Captive Insurance Risk Coverage - Reputational RisksMitigating reputational risks requires a solid risk management plan, regardless of business size. By taking an assessment of all risks, making decisions about transferring or retaining them, and establishing procedures for funding losses, closely-held companies have a substantial advantage in remaining operational and solvent in the event of a loss. Without the security of investors, private businesses must make a serious effort to combat the trickle-down effects of reputational risks had by the larger corporations they support. For example, concrete producers working with commercial construction partners might need to assess market fluctuations in their region, as the need for concrete might slump during winter months or when the economy slows. Middle market oil producers and rig operators might feel the effects of a decrease in oil prices.

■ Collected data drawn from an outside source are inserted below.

**src/rtl/ram_rwsp_pkg.sv**
```systemverilog
// Shared sizing and types for the 128x6 read/write single-port register-file RAM.
package ram_rwsp_pkg;
    localparam int RAM_DEPTH = 128;
    localparam int RAM_WIDTH = 6;
    localparam int RAM_AW    = 7;

    typedef logic [RAM_AW-1:0]    addr_t;
    typedef logic [RAM_WIDTH-1:0] data_t;
endpackage

```
**src/rtl/ram_rwsp_array.sv**
```systemverilog
// 128x6 flop storage: one synchronous write port, one combinational read mux.
module ram_rwsp_array
    import ram_rwsp_pkg::*;
(
    input  logic  clk,
    input  logic  we,
    input  addr_t wa,
    input  data_t di,
    input  addr_t ra,
    output data_t rd
);
    // Storage is deliberately not reset; contents survive a reset.
    logic [RAM_DEPTH-1:0][RAM_WIDTH-1:0] mem;

    always_ff @(posedge clk) begin
        if (we)
            mem[wa] <= di;
    end

    assign rd = mem[ra];
endmodule

```
**src/rtl/ram_rwsp_d128_w6.sv**
```systemverilog
// 128x6 RAM with two-stage read (address capture on re, output load on ore).
// Optional simulation contention check enabled by defining RAM_CONTENTION_CHECK_EN.
module ram_rwsp_d128_w6
    import ram_rwsp_pkg::*;
#(
    parameter bit FORCE_CONTENTION_ASSERTION_RESET_ACTIVE = 1'b1
) (
    input  logic        clk,
    input  logic        reset,
    input  logic [31:0] pwrbus_ram_pd,
    input  addr_t       wa,
    input  logic        we,
    input  data_t       di,
    input  addr_t       ra,
    input  logic        re,
    input  logic        ore,
    output data_t       dout
);
    addr_t ra_d;
    data_t rd;
    logic  wr_en;

    // Reset outranks writes so a reset cycle never disturbs stored data.
    assign wr_en = we & ~reset;

    ram_rwsp_array u_array (
        .clk (clk),
        .we  (wr_en),
        .wa  (wa),
        .di  (di),
        .ra  (ra_d),
        .rd  (rd)
    );

    always_ff @(posedge clk) begin
        if (reset) begin
            ra_d <= '0;
            dout <= '0;
        end else begin
            if (re)
                ra_d <= ra;
            // Write-first: a write landing on the same edge wins over stored data.
            if (ore)
                dout <= (wr_en && wa == ra_d) ? di : rd;
        end
    end

    // Power-bus hook is reserved and has no functional effect.
    logic unused_ok;
    assign unused_ok = ^{pwrbus_ram_pd, FORCE_CONTENTION_ASSERTION_RESET_ACTIVE};

`ifdef RAM_CONTENTION_CHECK_EN
    always @(posedge clk) begin
        if (we && re && wa == ra && (!reset || FORCE_CONTENTION_ASSERTION_RESET_ACTIVE))
            $error("ram_rwsp_d128_w6: write/read contention at address %0d", wa);
    end
`endif
endmodule

```
**config.mk**
```make
export PLATFORM = sky130hd
export DESIGN_NAME = ram_rwsp_d128_w6
export DESIGN_NICKNAME = d
export VERILOG_FILES = /design/src/rtl/ram_rwsp_pkg.sv /design/src/rtl/ram_rwsp_array.sv /design/src/rtl/ram_rwsp_d128_w6.sv
export SDC_FILE = /design/constraint.sdc
export NUM_CORES = 1
export LEC_CHECK = 0
export ABC_AREA = 1
export CAP_MARGIN = 0
export CORE_UTILIZATION = 59
export CTS_BUF_LIST = sky130_fd_sc_hd__clkbuf_8
export CTS_CLUSTER_SIZE = 16
export DETAILED_ROUTE_END_ITERATION = 7
export PLACE_DENSITY = 0.76
export SLEW_MARGIN = 20
export SYNTH_ARGS = -nofsm -noshare
export SYNTH_HDL_FRONTEND = slang
export SYNTH_SLANG_ARGS = --single-unit
```
**constraint.sdc**
```tcl
create_clock -name clk -period 3.8 [get_ports clk]
set_input_delay 0.76 -clock clk [delete_from_list [all_inputs] [get_ports clk]]
set_output_delay 0.76 -clock clk [all_outputs]
set_load 0.05 [all_outputs]
```
==> summary.md <==
| Metric | Value |
|---|---|
| Outcome | finished clean |
| Area of the core | approximately 54000 µm² |
| Area contributors post-synth | edfxtp_1 71%, nand2_1 11%, nand3_1 10%, nor2_1 1.7%, buf_2 1.3% |
| Post-CTS sizing | 0 |
| Post-route antenna net violation count | 0 |
| Fmax achieved | between 300 and 400 MHz |
| Post-placement setup slack | 0.484 ns |
| EDFF count, synth | 768 |
| Setup total negative slack | 0 ns |
| Crit path arrival time | 3.49 ns |
| Final setup viols | 0 |
| Clock slew at reported path FFs | 0.07 ns |
| Most frequent cell after synthesis | nand2_1 |
| Area grow syn2layout | 8.56% |
| Worst hold path class | flop to flop |
| Sequential fraction of the synthesis area | 72.3% |
| Pre-antenna DRT Iters | 6 |
| Final nets | 2889 |
| Setup CP Type | flop to flop |
| Endpoints failing hold | 0 |
| RSZ-0062 raised after global routing | no |
| Setup crit end kind | flop |
| Worst Path Required | around 4.5 ns |
| Ys flop type | edfxtp_1 |
| Largest net degree at the start of global routing | 209 |
| First-pass GRT wire length | 121000 µm |
| Final setup margin | 0.977 ns |
| Vias per cell | 6.07 |
| Final core utilization | 65.0% |
| Final critical-path required period | between 2 and 3 ns |
| Congestion Overflow GR | 0 |
| Worst-Skew Late Latency | 0.73 ns |
| Crit path largest cell delay | 0.67 ns |
| DRC violations left | 0 |
| Final slew viol count | 0 |
| Ports | 63 |
| CTS tree | built |
| Fill count | 3913 |
| Avg Synthesized Cell Area | 11.5 µm² |
| Wire length per cell | 21.8 µm |
| WP buf/inv | 1 |
| Max_cap viols | 0 |
| Post-CTS Setup Bufs | 0 |
| Clk root buf | clkbuf_8 |
| Sink Count | a little under 800 |
| Row count | 85 |
| Maximum vdd drop | roughly 0.38 mV |
| Pleak | 12.5 nW |
| Initial Util | 59.9% |
| FF+latch count, synth | 781 |
| Hold Buf Count CTS | 0 |
| Power Dens Cells | 486 nW/µm² |
| Layout cell share with drive strength beyond 1 | 6.84% |
| Die Y | 236 µm |
| Post-synthesis cell type count | 22 |
| Post-Syn Area | roughly 32000 µm² |
| CP max-delay cell | buf_12 |
| RePlAce Congestion | 0.918 |
| Maximum root-to-sink buffer count | 3 |
| Port Buf Inserts | 30 |
| Yosys top cell by area | edfxtp_1 |
| Fin Clk Skew | 0.0450 ns |
| CP max FO | 208 |
| Top-area cell type share of the netlist area | a little under three quarters |
| Worst slew margin | 28.6% |
| Die width | roughly 240 µm |
| Vias in the first global route | 21459 |
| Detailed Place HPWL | 46000 µm |
| Final period util | about three quarters |
| Post-Route WL | about 79000 µm |
| Die ar. | 55600 µm² |
| Crit path cell chain | buf_12, nand2_1, nand3_1, nand3_1, nand2_1, nand2_1, nand3_1, nand3_1, nand3_1, nand2_1, nand2_1, nand2_1, a21oi_1 |
| Cells after Synth | ~2800 |
| Initial antenna violation count | 5 |
| Synth Net Count | 2870 |
| H-tree levels | 3 |
| Drt initial violations | 3117 |
| CP dominant cell by count | nand2_1 |
| Yosys warning count | 0 |
| Via count | 21974 |
| Synth async-reset ratio | 0% |
| CP Launch Type | flop |
| Worst-margin pin slew | 1.07 ns |
| Synth top cells by count | 910 x nand2_1, 768 x edfxtp_1, 650 x nand3_1 |
| Crit path max-delay family | simple AND/OR/NAND/NOR gates |
| Global-route usage over all layers | 28.6% |
| TritonCTS Buffers | 117 |
[kinds of logic after synthesis]
logic type                count (synthesis)  share of synthesized area, %
and+or+nand+nor                        1716                          22.5
DFF                                     781                          72.3
buffers and inverters                   230                          3.79
AOI/OAI and AO/OA                        84                          1.36
xor gates and xnor gates                  2                        0.0543
[power breakdown]
part           internal (mW)  total [mW]  switching [mW]
clock network           3.02        6.14            3.12
logic                  0.362        1.39            1.03
registers               9.49        9.51          0.0264
[final cells by class]
cell class | instances | area, µm² | share of cell area, %
Timing Repair Buffer | 81 | 831 | 2.37
Clock inverter | 89 | 393 | 1.12
Clock buffer | 122 | 1680 | 4.79
Multi-Input combinational cell | 1802 | 7730 | 22.1
Sequential cell | 781 | 23300 | 66.6
Inverter | 49 | 198 | 0.564
Antenna cell | 1 | 2.50 | 0.00714
Tap cell | 696 | 871 | 2.49
[stage by stage]
| step | total power [mW] | instance area [µm²] | hold WS [ns] | cells |
|---|---|---|---|---|
| 2_1_floorplan | 10.5 | 32300 | 0.680 | 2813 |
| 3_3_place_gp | 11.0 | 33000 | 0.457 | 3409 |
| 3_5_place_dp | 11.0 | 33000 | 0.473 | 3409 |
| 4_1_cts | 17.0 | 35000 | 0.474 | 3620 |
| 5_1_grt | 17.6 | 35000 | 0.491 | 3620 |
| 6_report | 17.0 | 35000 | 0.481 | 3621 |
[worst paths after layout]
check,start,endpoint,slack [ns],depth (start not counted)
setup / recovery,ra_d[0],dout[3],0.98,13
hold reg to reg,dout[5],dout[5],0.48,2
setup reg to reg,ra_d[0],dout[3],0.98,13
hold / removal,dout[5],dout[5],0.48,2
[placed cells by master, fill, tap and decap left out, types with 13 or more instances in the layout]
master	netlist	final
nand2_1	910	910
edfxtp_1	768	768
nand3_1	650	650
nor2_1	146	146
clkbuf_8	0	122
inv_1	47	93
buf_4	33	44
o21ai_0	41	41
a21oi_1	32	32
clkinv_1	0	28
clkdlybuf4s50_1	0	24
buf_12	0	13
[tightest hold or removal path, delay by kind of cell (launching register included)]
| family | cells | cell delay [ns] |
|---|---|---|
| flip-flops | 1 | 0.31 |
| AND/OR/NAND/NOR | 1 | 0.07 |
| AO/OA/AOI/OAI | 1 | 0.06 |
[state kept, by name, indices dropped and copies added, names as in the netlist]
register     cells
ra_d             7
u_array.mem    768
dout             6
[routing by layer]
layer | part of all wire (%) | GRT usage, % | vias up
met5 | 0.072 | 0 | -
met4 | 3.8 | 11.7 | 10
met3 | 12 | 6.65 | 227
met2 | 46 | 44.6 | 1343
met1 | 38 | 39.1 | 10484
li1 | - | - | 9910
(Power assumes the default switching activity.)
===== config.mk =====
export PLATFORM = sky130hd
export DESIGN_NAME = sevenseg_scan_ctl
export DESIGN_NICKNAME = d
export VERILOG_FILES = /design/src/rtl/sevenseg_scan_ctl.sv
export SDC_FILE = /design/constraint.sdc
export NUM_CORES = 1
export LEC_CHECK = 0
export ABC_AREA = 1
export BUFFER_PORTS_ARGS = -buffer_cell sky130_fd_sc_hd__buf_2
export CAP_MARGIN = 25
export CORE_UTILIZATION = 55
export DETAILED_ROUTE_END_ITERATION = 12
export PLACE_DENSITY = 0.74
export SLEW_MARGIN = 10
export SYNTH_ARGS = -nofsm -noshare
export SYNTH_HDL_FRONTEND = slang
export SYNTH_SLANG_ARGS = --single-unit

===== constraint.sdc =====
create_clock -name clk -period 7.09 [get_ports clk]
set_input_delay 1.418 -clock clk [delete_from_list [all_inputs] [get_ports clk]]
set_output_delay 1.418 -clock clk [all_outputs]
set_load 0.02 [all_outputs]

===== src/rtl/sevenseg_scan_ctl.sv =====
// Time-multiplexed scan controller for NDIGITS seven-segment digits sharing one decoder.
// Optional leading-zero blanking is enabled by defining SEVENSEG_LZB_EN.

module sevenseg_digit_reg (
  input  logic       clk,
  input  logic       rst,
  input  logic       we,
  input  logic [6:0] wd,
  output logic [6:0] code
);
  always_ff @(posedge clk or posedge rst) begin
    if (rst)     code <= 7'h40;
    else if (we) code <= wd;
  end
endmodule

module sevenseg_scan_ctl #(
  parameter int NDIGITS = 8,
  parameter int DIV     = 100000,
  parameter int GUARD   = 2,
  localparam int AW     = $clog2(NDIGITS),
  localparam int CW     = (DIV > 1) ? $clog2(DIV) : 1
) (
  input  logic               clk,
  input  logic               rst,
  input  logic               enable,
  input  logic               wr_en,
  input  logic [AW-1:0]      wr_addr,
  input  logic [6:0]         wr_data,
  output logic [6:0]         d_out,
  output logic [NDIGITS-1:0] an_n,
  output logic [AW-1:0]      digit_sel,
  output logic               frame_done
);
  typedef enum logic [1:0] {S_IDLE, S_ON, S_GUARD} state_t;

  localparam logic [CW-1:0] ON_END = CW'(DIV - GUARD - 1);
  localparam logic [CW-1:0] G_END  = CW'((GUARD > 0) ? GUARD - 1 : 0);

  state_t                    state;
  logic [CW-1:0]             cnt;
  logic [NDIGITS-1:0][6:0]   codes;

  // Out-of-range addresses match no instance, so they are dropped.
  for (genvar i = 0; i < NDIGITS; i++) begin : g_dig
    sevenseg_digit_reg u_reg (
      .clk  (clk),
      .rst  (rst),
      .we   (wr_en && (wr_addr == AW'(i))),
      .wd   (wr_data),
      .code (codes[i])
    );
  end

`ifdef SEVENSEG_LZB_EN
  // upper_zero[i]: digit i and every digit above it hold a plain zero.
  logic [NDIGITS:0] upper_zero;
  assign upper_zero[NDIGITS] = 1'b1;
  for (genvar i = 0; i < NDIGITS; i++) begin : g_lzb
    assign upper_zero[i] = (codes[i] == 7'h00) && upper_zero[i+1];
  end
`endif

  always_comb begin
    d_out = 7'h40;
    if (state != S_IDLE) begin
      d_out = codes[digit_sel];
`ifdef SEVENSEG_LZB_EN
      if (digit_sel != '0 && upper_zero[digit_sel]) d_out = 7'h40;
`endif
    end
  end

  logic          wrap;
  logic [AW-1:0] nxt;
  assign wrap = (digit_sel == AW'(NDIGITS - 1));
  assign nxt  = wrap ? '0 : digit_sel + 1'b1;

  always_ff @(posedge clk or posedge rst) begin
    if (rst) begin
      state      <= S_IDLE;
      cnt        <= '0;
      digit_sel  <= '0;
      an_n       <= '1;
      frame_done <= 1'b0;
    end else begin
      frame_done <= 1'b0;
      case (state)
        S_IDLE: begin
          cnt       <= '0;
          digit_sel <= '0;
          an_n      <= '1;
          if (enable) begin
            state <= S_ON;
            an_n  <= ~NDIGITS'(1);
          end
        end
        S_ON: begin
          if (!enable) begin
            state     <= S_IDLE;
            cnt       <= '0;
            digit_sel <= '0;
            an_n      <= '1;
          end else if (cnt == ON_END) begin
            cnt <= '0;
            if (GUARD > 0) begin
              state <= S_GUARD;
              an_n  <= '1;
            end else begin
              digit_sel  <= nxt;
              an_n       <= ~(NDIGITS'(1) << nxt);
              frame_done <= wrap;
            end
          end else begin
            cnt <= cnt + 1'b1;
          end
        end
        S_GUARD: begin
          if (!enable) begin
            state     <= S_IDLE;
            cnt       <= '0;
            digit_sel <= '0;
            an_n      <= '1;
          end else if (cnt == G_END) begin
            cnt        <= '0;
            state      <= S_ON;
            digit_sel  <= nxt;
            an_n       <= ~(NDIGITS'(1) << nxt);
            frame_done <= wrap;
          end else begin
            cnt <= cnt + 1'b1;
          end
        end
        default: begin
          state <= S_IDLE;
          cnt   <= '0;
          an_n  <= '1;
        end
      endcase
    end
  end
endmodule


# Word-level counts from Yosys, hierarchy flattened
# Cells that the tools add are included.
[op_classes]
addsub = 2
n_lt_le_gt_ge = 1
eq_ne = 16
n_shift = 1
n_mux = 28
n_bitwise = 1
n_reduce_logical = 15
[ops]
columns = ["cell", "count"]
rows = [
  ["$mux 17", 4],
  ["$pmux 17 s2", 1],
  ["$mux 8", 4],
  ["$pmux 8 s3", 1],
  ["$bmux 7 s3", 1],
  ["$add 17x1->17 const B", 1],
  ["$eq 17x1->1 const B", 1],
  ["$eq 17x17->1 const B", 1],
  ["$eq 3x3->1 const B", 5],
  ["$mux 7", 2],
  ["$mux 3", 4],
  ["$mux 2", 5],
  ["$pmux 3 s3", 1],
  ["$logic_and 1x1->1", 8],
  ["$not 8->8", 1],
  ["$shl 1x3->8 const A", 1],
  ["$eq 3x2->1 const B", 2],
  ["$ne 3x3->1 const B", 2],
  ["$pmux 2 s3", 1],
  ["$reduce_and 3->1", 2],
  ["$lt 3x4->1 const B", 1],
  ["$mux 1", 4],
  ["$ne 2x2->1 const B", 2],
  ["$add 3x1->3 const B", 1],
  ["8 further kinds", 8],
]
[word_totals]
register_bits = 87
input_bits = 14
output_inout_bits = 19

# Longest topological paths before layout
[depth]
ltp_word = 7
ltp_mapped = 12
ltp_nobuf = 11

# Hierarchy
# Synthesis repeated with hierarchy kept, for this count alone.
[unflattened]
cells_unflattened = 599
area_unflattened_um2 = 4662.0
[modules_own_cells]
columns = ["mod", "n_inst", "cells_per_inst", "area_per_inst_um2", "seq_area_each_um2"]
rows = [
  ["sevenseg_scan_ctl", 1, 351, 2469.9, 785.8],
  ["sevenseg_digit_reg", 8, 31, 274.0, 176.4],
]

# Worst setup path after synthesis
# Ideal clock, no wire load.
[synth_path]
path_type = "register -> output"
from = "register digit_sel[0]"
to = "output port d_out[4]"
arrival_ns = 1.544
slack_ns = 4.128
path_stages_with_launch = 7
cell_sequence = "dfrtp_1 buf_2 clkbuf_1 o21ai_0 o22ai_1 nor2_1 nor2_1"
[synth_between]
elab_chain_len = 3
[synth_rtl]
columns = ["item", "line_no", "rtl"]
rows = [
  ["start: declaration", "32", "output logic [AW-1:0] digit_sel,"],
  ["start signal: assignment", "110", "digit_sel <= nxt;"],
  ["start signal: assignment", "127", "digit_sel <= nxt;"],
  ["$bmux 7 s3", "67", "d_out = codes[digit_sel];"],
  ["$mux 7 (implied by the code)", "67", ""],
  ["$mux 7", "66", "if (state != S_IDLE) begin"],
  ["end: declaration", "30", "output logic [6:0] d_out,"],
]
# No other way between the ends. The select of a mux whose other input is x is not followed.

# Final worst setup path
[layout_path]
from = "register digit_sel[0]"
to = "output port d_out[2]"
# The elaborated chain is that of the path after synthesis.
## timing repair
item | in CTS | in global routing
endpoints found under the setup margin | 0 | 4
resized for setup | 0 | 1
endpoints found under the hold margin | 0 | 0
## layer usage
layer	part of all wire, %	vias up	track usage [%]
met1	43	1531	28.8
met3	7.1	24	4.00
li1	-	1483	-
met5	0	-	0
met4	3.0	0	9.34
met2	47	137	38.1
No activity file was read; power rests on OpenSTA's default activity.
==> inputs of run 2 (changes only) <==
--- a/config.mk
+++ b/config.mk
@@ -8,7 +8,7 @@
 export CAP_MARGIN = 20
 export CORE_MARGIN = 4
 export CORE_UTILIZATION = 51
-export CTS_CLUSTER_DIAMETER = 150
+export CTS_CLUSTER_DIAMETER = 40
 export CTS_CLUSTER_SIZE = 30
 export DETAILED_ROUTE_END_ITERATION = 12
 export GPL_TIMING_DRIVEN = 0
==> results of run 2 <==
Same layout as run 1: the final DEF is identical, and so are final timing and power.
File: src/rtl/hex_digit_mac.sv
// Combinational radix-16 multiply-accumulate step: (acc << 4) + d*b.
module hex_digit_mac
  import hex_frac_mul_pkg::*;
(
  input  logic [PROD_W-1:0]  acc,
  input  logic [DIGIT_W-1:0] d,
  input  logic [DIGIT_W-1:0] b,
  output logic [PROD_W-1:0]  acc_out
);

  logic [2*DIGIT_W-1:0] dprod;

  // Digit product is 8 bits, zero-extended before the add
  always_comb begin
    dprod   = d * b;
    acc_out = {acc[PROD_W-DIGIT_W-1:0], {DIGIT_W{1'b0}}} + PROD_W'(dprod);
  end

endmodule

File: src/rtl/hex_frac_mul.sv
// Digit-serial radix-16 multiplier: rebuilds P = Q*B one hex digit per cycle,
// MSB first, and recovers the original dividend from the product.
module hex_frac_mul #(
  parameter int DIGITS  = 4,
  parameter int DIGIT_W = 4
) (
  input  logic          clk,
  input  logic          reset,
  hex_frac_mul_if.slave bus
);
  import hex_frac_mul_pkg::PROD_W;
  import hex_frac_mul_pkg::FRAC_W;
  import hex_frac_mul_pkg::state_t;
  import hex_frac_mul_pkg::IDLE;
  import hex_frac_mul_pkg::STEP;
  import hex_frac_mul_pkg::DONE;
  import hex_frac_mul_pkg::recover_a;

  localparam int CNT_W = (DIGITS > 1) ? $clog2(DIGITS) : 1;
  localparam logic [CNT_W-1:0] LAST = CNT_W'(DIGITS - 1);

  state_t               state, state_n;
  logic [FRAC_W-1:0]    q_sh;
  logic [DIGIT_W-1:0]   b_r;
  logic [PROD_W-1:0]    acc;
  logic [PROD_W-1:0]    acc_next;
  logic [CNT_W-1:0]     cnt;
  logic [PROD_W-1:0]    product_r;
  logic [DIGIT_W-1:0]   a_r;
  logic                 err_r;

  hex_digit_mac u_mac (
    .acc     (acc),
    .d       (q_sh[FRAC_W-1 -: DIGIT_W]),
    .b       (b_r),
    .acc_out (acc_next)
  );

  // FSM state register
  always_ff @(posedge clk) begin
    if (reset) state <= IDLE;
    else       state <= state_n;
  end

  // Next-state and handshake outputs
  always_comb begin
    state_n          = state;
    bus.in_ready     = 1'b0;
    bus.out_valid    = 1'b0;
    bus.out_product  = product_r;
    bus.out_a        = a_r;
    bus.out_err      = err_r;
    unique case (state)
      IDLE: begin
        bus.in_ready = 1'b1;
        if (bus.in_valid) state_n = STEP;
      end
      STEP: begin
        if (cnt == LAST) state_n = DONE;
      end
      DONE: begin
        bus.out_valid = 1'b1;
        if (bus.out_ready) state_n = IDLE;
      end
      default: state_n = IDLE;
    endcase
  end

  // Operand capture, digit-serial accumulation and result registers
  always_ff @(posedge clk) begin
    if (reset) begin
      q_sh      <= '0;
      b_r       <= '0;
      acc       <= '0;
      cnt       <= '0;
      product_r <= '0;
      a_r       <= '0;
      err_r     <= 1'b0;
    end else begin
      unique case (state)
        IDLE: begin
          if (bus.in_valid) begin
            q_sh <= bus.in_q;
            b_r  <= bus.in_b;
            acc  <= '0;
            cnt  <= '0;
          end
        end
        STEP: begin
          acc  <= acc_next;
          q_sh <= q_sh << DIGIT_W;
          cnt  <= cnt + 1'b1;
          // Results load straight from the final MAC output on the STEP->DONE edge
          if (cnt == LAST) begin
            err_r     <= (b_r == '0);
            product_r <= (b_r == '0) ? '0 : acc_next;
            a_r       <= recover_a(acc_next, b_r);
          end
        end
        default: ;
      endcase
    end
  end

endmodule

Opting for commercial coverages might address more immediate risks, but what about indirect risks that have very real and tangible financial repercussions to a business?

Accounting for potential risks, including business interruption, market changes, loss of a major customer or a loss of a key employee could be covered comprehensively by forming your own captive insurance company. Tailored coverages, not seen in conventional markets, can fund losses and essentially protect your business from the serious financial blows of slowed or halted operations. Some other coverages may include:

  • Directors and officers liability – Coverage for loss exposures related to alleged executive liability and indemnification of risks arising from wrongful acts, which may include breach of duty, neglect, error, misstatements, misleading statements, omissions, or other action wrongfully taken or attempted
  • Employment practices liability – Coverage for a broad set of employment-related risk exposures including employment discrimination, sexual harassment, wrongful termination, breach of employment contracts, wrongful discipline, and more
  • Special risk: Commercial crime gap – Expands the insured’s commercial crime coverage by buying back certain coverages that are excluded from or limited by the insured’s currently underlying insurance policies

From Jared Fogle and the Subway Corporation to Dr. Palmer, the disgraced dentist who came under fire for his hunting exploits, there has been a host of highly publicized accounts of unethical missteps in the way of reputational risk. And of course, consumers around the globe are trying to make sense of Volkswagen’s dishonesty with the EPA and the California Air Resources Board. If there is anything to be learned, it is that risk can come in many forms and can have unforeseen consequences, especially those that trickle down from parent companies, partners, affiliates, and any other companies that work together to build strong brands. Combatting these effects requires a solid support system; a team of experts that can help navigate the specific perils of your business or industry. Realizing this need is the first step toward mitigating them.